First published on 31st October 2011


Abstract

Laccase and bilirubin oxidase were successfully displayed on the surface of yeast cells. Subsequently, these modified yeast cells were used in the cathode compartment of a microbial fuel cell. The performance of the fuel cells is compared.


Biofuel cells are electrochemical devices that convert chemical energy to electricity using biochemical pathways and redox enzymes. In enzymatic fuel cells, purified enzymes are used to catalyze the oxidation of fuel in the anode and the reduction of the electron acceptor in the cathode.1 In microbial fuel cells (MFCs), the entire metabolism of microorganisms is exploited to realize the oxidation of fuels or reduction of electron acceptors.2,3 This arrangement allows for full oxidation of different fuels, unlike what occurs with enzymatic fuel cells, where reactions are limited by the enzymes used.
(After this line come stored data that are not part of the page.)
`config.mk`:
```
export PLATFORM = sky130hd
export DESIGN_NAME = mpss_top
export DESIGN_NICKNAME = d
export VERILOG_FILES = /design/src/mpss_pkg.sv /design/src/mpss_lowpulse.sv /design/src/mpss_top.sv
export SDC_FILE = /design/constraint.sdc
export NUM_CORES = 1
export LEC_CHECK = 0
export BUFFER_PORTS_ARGS = -buffer_cell sky130_fd_sc_hd__buf_2
export CAP_MARGIN = 5
export CORE_UTILIZATION = 50
export CTS_CLUSTER_DIAMETER = 100
export DETAILED_ROUTE_END_ITERATION = 8
export PLACE_DENSITY = 0.84
export SYNTH_ARGS = -nofsm -noshare
export SYNTH_HDL_FRONTEND = slang
export SYNTH_SLANG_ARGS = --single-unit
```
`constraint.sdc`:
```
create_clock -name SYS_CLK_IN -period 1.69 [get_ports SYS_CLK_IN]
set_input_delay 0.169 -clock SYS_CLK_IN [delete_from_list [all_inputs] [get_ports SYS_CLK_IN]]
set_output_delay 0.169 -clock SYS_CLK_IN [all_outputs]
set_load 0.01 [all_outputs]
```
`src/mpss_pkg.sv`:
```
// Constants and types for the module power and sleep sequencer
package mpss_pkg;
  localparam int unsigned CLK_HZ        = 100_000_000;
  localparam int unsigned PON_MIN_MS    = 25;
  localparam int unsigned RAIL_MAX_MS   = 25;
  localparam int unsigned ERST_MIN_MS   = 10;
  localparam int unsigned PON_CYC       = PON_MIN_MS * (CLK_HZ / 1000);
  localparam int unsigned ERST_CYC      = ERST_MIN_MS * (CLK_HZ / 1000);
  localparam int unsigned RAIL_MAX_CYC  = RAIL_MAX_MS * (CLK_HZ / 1000);
  localparam int unsigned IDLE_CYC      = 1000;
  // Two sync, state and output flops between pin fall and rail good
  localparam int unsigned PON_LAT       = 4;
  localparam int unsigned CNT_W         = 32;

  localparam logic [31:0] ADDR_CTRL     = 32'h0000_0000;
  localparam logic [31:0] ADDR_STATUS   = 32'h0000_0004;

  localparam logic [1:0]  SLEEP_DTR     = 2'h0;
  localparam logic [1:0]  SLEEP_AUTO    = 2'h1;
  localparam logic [1:0]  SLEEP_NEVER   = 2'h2;

  localparam int unsigned CTRL_OFF_BIT  = 0;
  localparam int unsigned CTRL_CFG_LSB  = 4;
  localparam int unsigned CTRL_BUSY_BIT = 8;

  localparam logic [1:0]  HTRANS_NONSEQ = 2'h2;
  localparam logic [2:0]  HSIZE_WORD    = 3'h2;

  typedef enum {
    MPSS_OFF,
    MPSS_RUN,
    MPSS_SLEEP
  } mpss_state_t;

  typedef struct packed {
    logic       on;
    logic       sleeping;
    logic       lna_low_gain;
    logic       wiped;
    logic [1:0] sleep_cfg;
  } mpss_status_t;
endpackage

```
`src/mpss_lowpulse.sv`:
```
// Synchronised low-level pin with a minimum-width qualifier
`timescale 1ns/1ns
module mpss_lowpulse
  import mpss_pkg::*;
#(
  parameter int unsigned MIN_CYC = 10
) (
  input  wire logic clk_in,
  input  wire logic rst_in,
  input  wire logic pin_n_in,
  output logic      low_out,
  output logic      qual_out
);
  logic             sync1;
  logic [CNT_W-1:0] cnt;

  always_ff @(posedge clk_in) begin
    if (rst_in) begin
      sync1   <= 1'b1;
      low_out <= 1'b0;
    end else begin
      sync1   <= pin_n_in;
      low_out <= ~sync1;
    end
  end

  // Saturating width count, pulses once per qualifying low
  always_ff @(posedge clk_in) begin
    if (rst_in) begin
      cnt      <= '0;
      qual_out <= 1'b0;
    end else if (!low_out) begin
      cnt      <= '0;
      qual_out <= 1'b0;
    end else begin
      if (cnt < CNT_W'(MIN_CYC)) begin
        cnt <= cnt + CNT_W'(1);
      end
      qual_out <= (cnt == CNT_W'(MIN_CYC - 1));
    end
  end
endmodule

```
`src/mpss_top.sv`:
```
// Power-on, switch-off, emergency shutdown and sleep control with AHB-Lite registers
`timescale 1ns/1ns

module mpss_top
  import mpss_pkg::*;
#(
  parameter int unsigned PON_CYCLES  = PON_CYC,
  parameter int unsigned ERST_CYCLES = ERST_CYC,
  parameter int unsigned IDLE_CYCLES = IDLE_CYC
) (
  input  wire logic        SYS_CLK_IN,
  input  wire logic        RST_IN,
  input  wire logic        POWER_ON_REQUEST_N_IN,
  input  wire logic        EMERGENCY_RESET_N_IN,
  input  wire logic        DTR_N_IN,
  input  wire logic        LNA_GAIN_STRAP_IN,
  input  wire logic        HSEL_IN,
  input  wire logic [31:0] HADDR_IN,
  input  wire logic [1:0]  HTRANS_IN,
  input  wire logic        HWRITE_IN,
  input  wire logic [2:0]  HSIZE_IN,
  input  wire logic [31:0] HWDATA_IN,
  input  wire logic        HREADY_IN,
  output logic [31:0]      HRDATA_OUT,
  output logic             HREADYOUT_OUT,
  output logic             HRESP_OUT,
  output logic             IO_RAIL_GOOD_OUT,
  output logic             SLEEP_OUT,
  output logic             LNA_LOW_GAIN_OUT,
  output logic             WIPE_OUT
);
  mpss_state_t      state;
  logic             pon_low;
  logic             pon_qual;
  logic             erst_low;
  logic             erst_qual;
  logic             dtr_s1;
  logic             dtr_high;
  logic             strap_s1;
  logic             strap_s2;
  logic             strap_done;
  logic             lna_low;
  logic [1:0]       sleep_cfg;
  logic             tasks_busy;
  logic             off_cmd;
  logic             wiped;
  logic [CNT_W-1:0] idle_cnt;
  logic             idle_done;
  logic             wr_pend;
  logic             rd_pend;
  logic [31:0]      ph_addr;
  logic             ph_go;
  mpss_status_t     status;

  // width qualifier, shortened by the pipeline latency
  // so the rail is good no later than PON_CYCLES after the pin falls
  mpss_lowpulse #(.MIN_CYC(PON_CYCLES - PON_LAT)) u_pon (
    .clk_in   (SYS_CLK_IN),
    .rst_in   (RST_IN),
    .pin_n_in (POWER_ON_REQUEST_N_IN),
    .low_out  (pon_low),
    .qual_out (pon_qual)
  );

  mpss_lowpulse #(.MIN_CYC(ERST_CYCLES)) u_erst (
    .clk_in   (SYS_CLK_IN),
    .rst_in   (RST_IN),
    .pin_n_in (EMERGENCY_RESET_N_IN),
    .low_out  (erst_low),
    .qual_out (erst_qual)
  );

  always_ff @(posedge SYS_CLK_IN) begin
    if (RST_IN) begin
      dtr_s1   <= 1'b1;
      dtr_high <= 1'b1;
    end else begin
      dtr_s1   <= DTR_N_IN;
      dtr_high <= dtr_s1;
    end
  end

  // Strap sync runs through reset; reset must span two edges to settle it
  always_ff @(posedge SYS_CLK_IN) begin
    strap_s1 <= LNA_GAIN_STRAP_IN;
    strap_s2 <= strap_s1;
  end

  // strap sensed once after reset release
  always_ff @(posedge SYS_CLK_IN) begin
    if (RST_IN) begin
      strap_done <= 1'b0;
      lna_low    <= 1'b0;
    end else if (!strap_done) begin
      strap_done <= 1'b1;
      lna_low    <= ~strap_s2;
    end
  end

  // Power state machine
  always_ff @(posedge SYS_CLK_IN) begin
    if (RST_IN) begin
      state <= MPSS_OFF;
      wiped <= 1'b0;
    end else begin
      case (state)
        MPSS_OFF: begin
          if (pon_qual && !erst_low) begin
            state <= MPSS_RUN;
            wiped <= 1'b0;
          end
        end
        MPSS_RUN, MPSS_SLEEP: begin
          if (erst_qual && !pon_low) begin
            state <= MPSS_OFF;
            wiped <= 1'b1;
          end else if (off_cmd && !pon_low) begin
            state <= MPSS_OFF;
          end else if (sleep_cfg == SLEEP_NEVER) begin
            state <= MPSS_RUN;
          end else if (sleep_cfg == SLEEP_DTR) begin
            if (!dtr_high) begin
              state <= MPSS_RUN;
            end else if (idle_done) begin
              state <= MPSS_SLEEP;
            end
          end else if (sleep_cfg == SLEEP_AUTO) begin
            state <= tasks_busy ? MPSS_RUN : MPSS_SLEEP;
          end else begin
            state <= MPSS_RUN;
          end
        end
        default: state <= MPSS_OFF;
      endcase
    end
  end

  // idle delay, cancelled by DTR low
  always_ff @(posedge SYS_CLK_IN) begin
    if (RST_IN) begin
      idle_cnt  <= '0;
      idle_done <= 1'b0;
    end else if (state != MPSS_RUN || !dtr_high || sleep_cfg != SLEEP_DTR) begin
      idle_cnt  <= '0;
      idle_done <= 1'b0;
    end else if (idle_cnt < CNT_W'(IDLE_CYCLES - 1)) begin
      idle_cnt <= idle_cnt + CNT_W'(1);
    end else begin
      idle_done <= 1'b1;
    end
  end

  // Outputs straight from flops
  always_ff @(posedge SYS_CLK_IN) begin
    if (RST_IN) begin
      IO_RAIL_GOOD_OUT <= 1'b0;
      SLEEP_OUT        <= 1'b0;
      LNA_LOW_GAIN_OUT <= 1'b0;
      WIPE_OUT         <= 1'b0;
    end else begin
      // rail follows state, not the pin
      IO_RAIL_GOOD_OUT <= (state != MPSS_OFF);
      SLEEP_OUT        <= (state == MPSS_SLEEP);
      LNA_LOW_GAIN_OUT <= lna_low;
      WIPE_OUT         <= wiped;
    end
  end

  assign ph_go  = HSEL_IN && HREADY_IN && (HTRANS_IN == HTRANS_NONSEQ);
  assign status = '{on: (state != MPSS_OFF), sleeping: (state == MPSS_SLEEP),
                    lna_low_gain: lna_low, wiped: wiped, sleep_cfg: sleep_cfg};

  // AHB-Lite slave, zero wait states
  always_ff @(posedge SYS_CLK_IN) begin
    if (RST_IN) begin
      wr_pend       <= 1'b0;
      rd_pend       <= 1'b0;
      ph_addr       <= '0;
      HREADYOUT_OUT <= 1'b1;
      HRESP_OUT     <= 1'b0;
    end else begin
      wr_pend       <= ph_go && HWRITE_IN;
      rd_pend       <= ph_go && !HWRITE_IN;
      ph_addr       <= ph_go ? HADDR_IN : ph_addr;
      HREADYOUT_OUT <= 1'b1;
      HRESP_OUT     <= 1'b0;
    end
  end

  // Control register: off command pulse, sleep config, task busy
  always_ff @(posedge SYS_CLK_IN) begin
    if (RST_IN) begin
      off_cmd    <= 1'b0;
      sleep_cfg  <= SLEEP_DTR;
      tasks_busy <= 1'b0;
    end else begin
      off_cmd <= 1'b0;
      if (wr_pend && ph_addr == ADDR_CTRL) begin
        off_cmd    <= HWDATA_IN[CTRL_OFF_BIT];
        sleep_cfg  <= HWDATA_IN[CTRL_CFG_LSB +: 2];
        tasks_busy <= HWDATA_IN[CTRL_BUSY_BIT];
      end
    end
  end

  // Read data registered at the address phase edge; valid throughout the data phase
  always_ff @(posedge SYS_CLK_IN) begin
    if (RST_IN) begin
      HRDATA_OUT <= '0;
    end else if (ph_go && !HWRITE_IN) begin
      if (HADDR_IN == ADDR_CTRL) begin
        HRDATA_OUT <= 32'(sleep_cfg) << CTRL_CFG_LSB | 32'(tasks_busy) << CTRL_BUSY_BIT;
      end else if (HADDR_IN == ADDR_STATUS) begin
        HRDATA_OUT <= 32'(status);
      end else begin
        HRDATA_OUT <= 32'h0000_0000;
      end
    end
  end

  // a_rail_on_time: rail good two cycles after qualified request
  a_rail_on_time: assert property (@(posedge SYS_CLK_IN) disable iff (RST_IN)
    (state == MPSS_OFF && pon_qual && !erst_low) |-> ##2 IO_RAIL_GOOD_OUT)
    else $error("rail good late");
  a_stay_powered: assert property (@(posedge SYS_CLK_IN) disable iff (RST_IN)
    (state != MPSS_OFF && !erst_qual && !off_cmd) |=> state != MPSS_OFF)
    else $error("module dropped power");
  a_off_ignored: assert property (@(posedge SYS_CLK_IN) disable iff (RST_IN)
    (state != MPSS_OFF && off_cmd && pon_low && !erst_qual) |=> state != MPSS_OFF)
    else $error("off accepted with request low");
  a_emerg_wipe: assert property (@(posedge SYS_CLK_IN) disable iff (RST_IN)
    (state != MPSS_OFF && erst_qual && !pon_low) |=> (state == MPSS_OFF && wiped))
    else $error("emergency shutdown missed");
  a_dtr_wake: assert property (@(posedge SYS_CLK_IN) disable iff (RST_IN)
    (state == MPSS_SLEEP && sleep_cfg == SLEEP_DTR && !dtr_high && !off_cmd && !erst_qual)
    |=> state == MPSS_RUN)
    else $error("no wake on dtr");
  a_auto_sleep: assert property (@(posedge SYS_CLK_IN) disable iff (RST_IN)
    (state == MPSS_RUN && sleep_cfg == SLEEP_AUTO && !tasks_busy && !off_cmd && !erst_qual)
    |=> state == MPSS_SLEEP)
    else $error("auto sleep missed");
  a_never_sleep: assert property (@(posedge SYS_CLK_IN) disable iff (RST_IN)
    (state == MPSS_RUN && sleep_cfg == SLEEP_NEVER) |=> state != MPSS_SLEEP)
    else $error("slept in never mode");
  a_lna_strap: assert property (@(posedge SYS_CLK_IN) disable iff (RST_IN)
    $rose(strap_done) |-> ##1 (LNA_LOW_GAIN_OUT == ~$past(strap_s2, 2)))
    else $error("lna gain wrong");
  a_idle_cancel: assert property (@(posedge SYS_CLK_IN) disable iff (RST_IN)
    !dtr_high |=> (idle_cnt == '0 && !idle_done))
    else $error("idle not cancelled");
  c_power_up: cover property (@(posedge SYS_CLK_IN) $rose(IO_RAIL_GOOD_OUT));
  c_sleep: cover property (@(posedge SYS_CLK_IN) $rose(SLEEP_OUT));
  c_wipe: cover property (@(posedge SYS_CLK_IN) $rose(WIPE_OUT));
endmodule

```
==> flow_summary_export.csv <==
group,metric,value,unit
synthesis,synth.avg_cell_area,8.79,sq um
critical_path,cp.depth,6,
routing,drt_iter0_drc,689,
timing,rsz0062_at_grt,"true",
finish,n_fill_cell,684,
hold_path,whs_path_depth,3,
critical_path,r2r_setup_slack,-250,ps
timing,layout_worst_path_cycle_share,1.15,
finish,antenna_cells,0,
critical_path,worstSetupStartpoint,"u_pon.cnt[7]",
timing,slew_headroom,0.622,
synthesis,ys_warn_count,0,
timing,layout_min_cycle_time,1940,ps
place,dp_slack,-222,ps
critical_path,cp_slowest_stage_delay,450,ps
synthesis,synthMostInstantiatedCell,"dfxtp_1",
timing,setup_viol,44,
critical_path,worstReg2RegEnd,"u_pon.cnt[21]",
finish,num-nets-final,1022,
outcome,violations,"setup timing",
synthesis,yosysSeqAreaShare,0.489,
synthesis,synth-seq-cells,160,
critical_path,path_class,"reg -> reg",
routing,ant_nets,0,
synthesis,yosysTopAreaCell,"dfxtp_1",
clock_network,h-tree-depth,4,
clock_network,cts_buffers,17,
critical_path,crit_path_end_kind,"flop",
finish,drive_above_1_share,0.367,
timing,fin_ws,-249,ps
routing,avgViaCountPerCell,6.07,
synthesis,yosys-top-cells-count,"dfxtp_1, nand2_1, a21oi_1",
critical_path,path_delay_family,"simple AND/OR/NAND/NOR gates",
finish,register_area,3250,sq um
global_routing,antenna_found_initial,0,
timing,max_freq,516,MHz
pwr,power.leakage,0.00373,uW
die,io_pins,116,
die,start_util,0.517,
place,place_congestion,0.831,
clock_network,clkSlewWorstSetupHoldPaths,70,ps
finish,syn_to_final_growth,45.5,%
critical_path,worstPathCellList,"nand4_1, nor4_2, buf_4, nand4_1, or4_1, o21ai_1",
routing,drt-wirelength-per-cell,19.9,um
die,dieArea,13600,sq um
timing,tightestPinTransition,567,ps
synthesis,netlist_area,6550,sq um
finish,post-route-util,0.752,
global_routing,grt_pass1_vias,6272,
finish,multi_input_area,3800,sq um
outcome,status,"complete, but fails checks",
run,cap_violations,0,
critical_path,r2r-start,"u_pon.cnt[7]",
critical_path,path_common_cell,"nand4_1",
hold_path,min_path_type,"in -> reg",
critical_path,worstPathArrival,2300,ps
routing,drt_pre_antenna_iters,7,
global_routing,grt_usage,0.278,
pwr,peakVddDrop,0.692,mV
synthesis,synth_edf_count,0,
synthesis,synth_top_area_frac,0.489,
clock_network,cts.sinks,160,
critical_path,crit_path_end,"u_pon.cnt[21]",
clock_network,clockRootBuffer,"clkbuf_16",
routing,drc,0,
synthesis,ys_types,56,
clock_network,clock_latency,440,ps
place,io_buffers,57,
critical_path,reg2reg_depth,6,
synthesis,async_flop_share,0,
critical_path,critPathLaunchType,"flop",
critical_path,worstPathMaxFanout,5,
die,core_area,12700,sq um
clock_network,clockBufferDepth,2,
critical_path,cp_slowest_cell,"dfxtp_1",
global_routing,grt_first_pass_wirelength,29.2,mm
global_routing,grt_max_degree,34,
critical_path,crit_buf_inv,1,
timing,fin_worst_skew,10.0,ps
timing,tns,-5020,ps
timing,finalHoldViolations,0,
place,dp.final_hpwl,9.52,mm
routing,dr_total_vias,6814,
routing,wl,22.4,mm
die,dieHeight,116,um
timing,drv_slew,0,
pwr,p_per_area,861,nW/um^2
die,die_x,116,um
synthesis,synth_area_leaders,"dfxtp_1, nand2_1, a21oi_1, and2_1, buf_4",
pwr,power,8200,uW
synthesis,synth_top_flop_cell,"dfxtp_1",
clock_network,cts_tree,"yes",
critical_path,crit_required,2050,ps
synthesis,syn_inst,745,
global_routing,gr-total-overflow,0,
die,rows,41,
On the other hand, when using whole microorganisms, one encounters mass transport problems due to difficulties in translocating redox mediators across the cellular membrane, due to challenges in fuel delivery as well as due to long electron transfer pathways. Together, the obstacles decrease the power output of the cell.4

In previous work performed in our group, a hybrid anode containing glucose oxidase (GOx) from Aspergillus niger displayed on the yeast cell surface was described.5 The surface-displayed GOx catalyzes the oxidation of β-D-glucose to glucono-δ-lactone on the yeast surface, thereby bypassing membrane transfer-related hindrance, while offering the possibility of regenerating the active enzyme by the living organism in situ.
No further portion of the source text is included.